Cisplatin's potential for type 2 diabetes repositioning by inhibiting CDKN1A, FAS, and SESN1

Cisplatin is a DNA-damaging chemotherapeutic agent used for treating cancer. Based on cDNA dataset analysis, we investigated how cisplatin modified gene expression and observed cisplatin-induced dysregulation and system-level variations relating to insulin resistance and type 2 diabetes mellitus (T2DM). T2DM is a multifactorial disease affecting 462 million people in the world, and drug-induced T2DM is a serious issue. To understand this etiology, we designed an integrative, system-level study to identify associations between cisplatin-induced differentially expressed genes (DEGs) and T2DM. From a list of differential expressed genes, cisplatin downregulated the cyclin-dependent kinase inhibitor 1 (CDKN1A), tumor necrosis factor (FAS), and sestrin-1 (SESN1) genes responsible for modifying signaling pathways, including the p53, JAK-STAT, FOXO, MAPK, mTOR, P13-AKT, Toll-like receptor (TLR), adipocytokine, and insulin signaling pathways.

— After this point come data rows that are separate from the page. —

This design comes from an exercise in tuning for small area on the open sky130 flow, not from production work. At most, simulation tests tie the RTL to the original design; equivalence was not proved. The clock port is modelled as an ideal driver; clocking choices that lean on that would not hold on a real chip. Power figures rest on the tool's default switching activity, not on a simulated workload.

Design calculator, start of the top module:
module calculator(
    input wire clk,
    input wire rst,
    input wire[7:0] in,
    input wire[2:0] op,
    input wire apply,
    output wire[7:0] tail,
    output wire empty,
    output wire valid
);
For scale: about 44 flip-flops, roughly 24 I/O pins.
==> flow/config.mk <==
export PLATFORM = sky130hd
export DESIGN_NAME = calculator
export DESIGN_NICKNAME = calculator
export VERILOG_FILES = /design/flow/design.v
export SDC_FILE = /design/flow/constraint.sdc
export NUM_CORES = 4
export LEC_CHECK = 0
export ABC_AREA = 1
export CAP_MARGIN = 20
export CORE_MARGIN = 2
export CORE_UTILIZATION = 40
export GPL_TIMING_DRIVEN = 0
export SLEW_MARGIN = 20
==> flow/constraint.sdc <==
create_clock -name core_clock -period 15.0 [get_ports {clk}]
set_input_delay 3.0000 -clock core_clock [delete_from_list [all_inputs] [get_ports {clk}]]
set_output_delay 3.0000 -clock core_clock [all_outputs]
set_load 0.01 [all_outputs]
standard.sh (not shown) runs the stock make flow with config.mk's settings and CLKGATE_MAP_FILE= SYNTH_SCRIPT=/design/flow/synth_recipe.tcl, a recipe that flattens the netlist after the stock synthesis.
==> flow/flow/run.sh <==
#!/bin/bash
# The standard layout (standard.sh), with one change: the buffers that
# buffer_ports puts on every input and output port use the smallest buffer
# cell, sky130_fd_sc_hd__buf_1, instead of the default pick. ORFS's own logs
# stay under orfs/logs; make's output goes to standard.log here.
set -euo pipefail
export BUFFER_PORTS_ARGS="-buffer_cell sky130_fd_sc_hd__buf_1"
bash standard.sh > standard.log 2>&1
Then changed:
==> flow/run.sh (new file) <==
#!/bin/bash
# synth_recipe.tcl (not shown) runs the flow's synth.tcl, then flattens the netlist and writes it again
# the make line also repeats each setting of config.mk as NAME=value (left out here)
make -C /OpenROAD-flow-scripts/flow DESIGN_CONFIG=/design/flow/config.mk WORK_HOME=/design/flow/orfs CLKGATE_MAP_FILE= SYNTH_SCRIPT=/design/flow/synth_recipe.tcl finish
GPL_TIMING_DRIVEN = default   (was 0)
removed: flow/flow/run.sh
removed: flow/standard.sh
Wire length stays flat.
Non-clock buffer count rises by 5.
Count of clock-buffer cells in the layout does not change.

These enriched pathways were expressively associated with the disease. We observed significant gene signatures, including SMAD3, IRS, PDK1, PRKAA1, AKT, SOS, RAS, GRB2, MEK1/2, and ERK, interacting with source genes. This study revealed the value of system genetics for identifying the cisplatin-induced genetic variants responsible for the progression of T2DM. Also, by cross-validating gene expression data for T2DM islets, we found that downregulating IRS and PRK families is critical in insulin and T2DM signaling pathways. Cisplatin, by inhibiting CDKN1A, FAS, and SESN1, promotes IRS and PRK activity in a similar way to rosiglitazone (a popular drug used for T2DM treatment). Our integrative, network-based approach can help in understanding the drug-induced pathophysiological mechanisms of diabetes.